- _What you need to do_:
Here is a block of entries. Write out its lines exactly, from the first through the one containing "localparam logic OP_BYTE = 1'b0;".

Segment Start: Records for this task

--- config.mk ---
export PLATFORM = sky130hd
export DESIGN_NAME = length_framed_crc16_receiver
export DESIGN_NICKNAME = d
export VERILOG_FILES = /design/src/sv/lfcrc_pkg.sv /design/src/sv/length_framed_crc16_receiver.sv
export SDC_FILE = /design/constraint.sdc
export NUM_CORES = 1
export LEC_CHECK = 0
export ABC_AREA = 1
export BUFFER_PORTS_ARGS = -buffer_cell sky130_fd_sc_hd__buf_4
export CORE_ASPECT_RATIO = 0.5
export CORE_MARGIN = 2
export CORE_UTILIZATION = 43
export CTS_CLUSTER_SIZE = 10
export DETAILED_ROUTE_END_ITERATION = 8
export GPL_TIMING_DRIVEN = 1
export PLACE_DENSITY = 0.71
export SKIP_CTS_REPAIR_TIMING = 1
export SLEW_MARGIN = 20
export SYNTH_ARGS = -nofsm -noshare
export SYNTH_HDL_FRONTEND = slang
export SYNTH_SLANG_ARGS = --single-unit
--- constraint.sdc ---
create_clock -name clk -period 4.3 [get_ports clk]
set_input_delay 0.43 -clock clk [delete_from_list [all_inputs] [get_ports clk]]
set_output_delay 0.43 -clock clk [all_outputs]
set_load 0.02 [all_outputs]
--- src/sv/lfcrc_pkg.sv ---
package lfcrc_pkg;

  localparam int unsigned HEADER_BYTES = 6;

  localparam int unsigned POS_W   = 17;
  localparam int unsigned LEN_W   = 16;
  localparam int unsigned CRC_W   = 16;
  localparam int unsigned IDLE_W  = 32;

  // header bytes carrying the big-endian body length
  localparam logic [POS_W-1:0] LEN_HI_POS = 17'd4;
  localparam logic [POS_W-1:0] LEN_LO_POS = 17'd5;

  localparam logic [CRC_W-1:0]  CRC_INIT      = 16'hFFFF;
  localparam logic [CRC_W-1:0]  CRC_POLY      = 16'hA001;
  localparam logic [IDLE_W-1:0] TIMEOUT_RESET = 32'd1000000;

  localparam logic OP_BYTE = 1'b0;
  localparam logic OP_TICK = 1'b1;

  localparam logic [1:0] ST_BUSY    = 2'd0;
  localparam logic [1:0] ST_OK      = 2'd1;
  localparam logic [1:0] ST_CRCERR  = 2'd2;
  localparam logic [1:0] ST_TIMEOUT = 2'd3;

  // Modbus CRC-16, reflected, one byte per call
  function automatic logic [CRC_W-1:0] crc_byte(input logic [CRC_W-1:0] crc_in,
                                                input logic [7:0]       b);
    logic [CRC_W-1:0] c;
    c = crc_in ^ {8'h00, b};
    for (int i = 0; i < 8; i++) begin
      if (c[0]) begin
        c = (c >> 1) ^ CRC_POLY;
      end else begin
        c = c >> 1;
      end
    end
    return c;
  endfunction

endpackage
<file path="config.mk">
export PLATFORM = sky130hd
export DESIGN_NAME = mvsm_ram
export DESIGN_NICKNAME = d
export VERILOG_FILES = /design/src/rtl/assert_macros.svh /design/src/rtl/mvsm_ram.sv
export SDC_FILE = /design/constraint.sdc
export NUM_CORES = 1
export LEC_CHECK = 0
export ABC_AREA = 1
export BUFFER_PORTS_ARGS = -buffer_cell sky130_fd_sc_hd__buf_2
export CAP_MARGIN = 40
export CORE_MARGIN = 2
export CORE_UTILIZATION = 40
export CTS_CLUSTER_DIAMETER = 30
export CTS_CLUSTER_SIZE = 14
export DETAILED_ROUTE_END_ITERATION = 6
export SLEW_MARGIN = 20
export SYNTH_ARGS = -nofsm -noshare
export SYNTH_HDL_FRONTEND = slang
export SYNTH_SLANG_ARGS = --single-unit
</file>
<file path="constraint.sdc">
create_clock -name clk -period 2.8 [get_ports clk]
set_clock_uncertainty 0.2 [all_clocks]
set_input_delay 0.28 -clock clk [delete_from_list [all_inputs] [get_ports clk]]
set_output_delay 0.28 -clock clk [all_outputs]
set_load 0.02 [all_outputs]
</file>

Segment End: Records for this task

- _Answer space_:
--- config.mk ---
export PLATFORM = sky130hd
export DESIGN_NAME = length_framed_crc16_receiver
export DESIGN_NICKNAME = d
export VERILOG_FILES = /design/src/sv/lfcrc_pkg.sv /design/src/sv/length_framed_crc16_receiver.sv
export SDC_FILE = /design/constraint.sdc
export NUM_CORES = 1
export LEC_CHECK = 0
export ABC_AREA = 1
export BUFFER_PORTS_ARGS = -buffer_cell sky130_fd_sc_hd__buf_4
export CORE_ASPECT_RATIO = 0.5
export CORE_MARGIN = 2
export CORE_UTILIZATION = 43
export CTS_CLUSTER_SIZE = 10
export DETAILED_ROUTE_END_ITERATION = 8
export GPL_TIMING_DRIVEN = 1
export PLACE_DENSITY = 0.71
export SKIP_CTS_REPAIR_TIMING = 1
export SLEW_MARGIN = 20
export SYNTH_ARGS = -nofsm -noshare
export SYNTH_HDL_FRONTEND = slang
export SYNTH_SLANG_ARGS = --single-unit
--- constraint.sdc ---
create_clock -name clk -period 4.3 [get_ports clk]
set_input_delay 0.43 -clock clk [delete_from_list [all_inputs] [get_ports clk]]
set_output_delay 0.43 -clock clk [all_outputs]
set_load 0.02 [all_outputs]
--- src/sv/lfcrc_pkg.sv ---
package lfcrc_pkg;

  localparam int unsigned HEADER_BYTES = 6;

  localparam int unsigned POS_W   = 17;
  localparam int unsigned LEN_W   = 16;
  localparam int unsigned CRC_W   = 16;
  localparam int unsigned IDLE_W  = 32;

  // header bytes carrying the big-endian body length
  localparam logic [POS_W-1:0] LEN_HI_POS = 17'd4;
  localparam logic [POS_W-1:0] LEN_LO_POS = 17'd5;

  localparam logic [CRC_W-1:0]  CRC_INIT      = 16'hFFFF;
  localparam logic [CRC_W-1:0]  CRC_POLY      = 16'hA001;
  localparam logic [IDLE_W-1:0] TIMEOUT_RESET = 32'd1000000;

  localparam logic OP_BYTE = 1'b0;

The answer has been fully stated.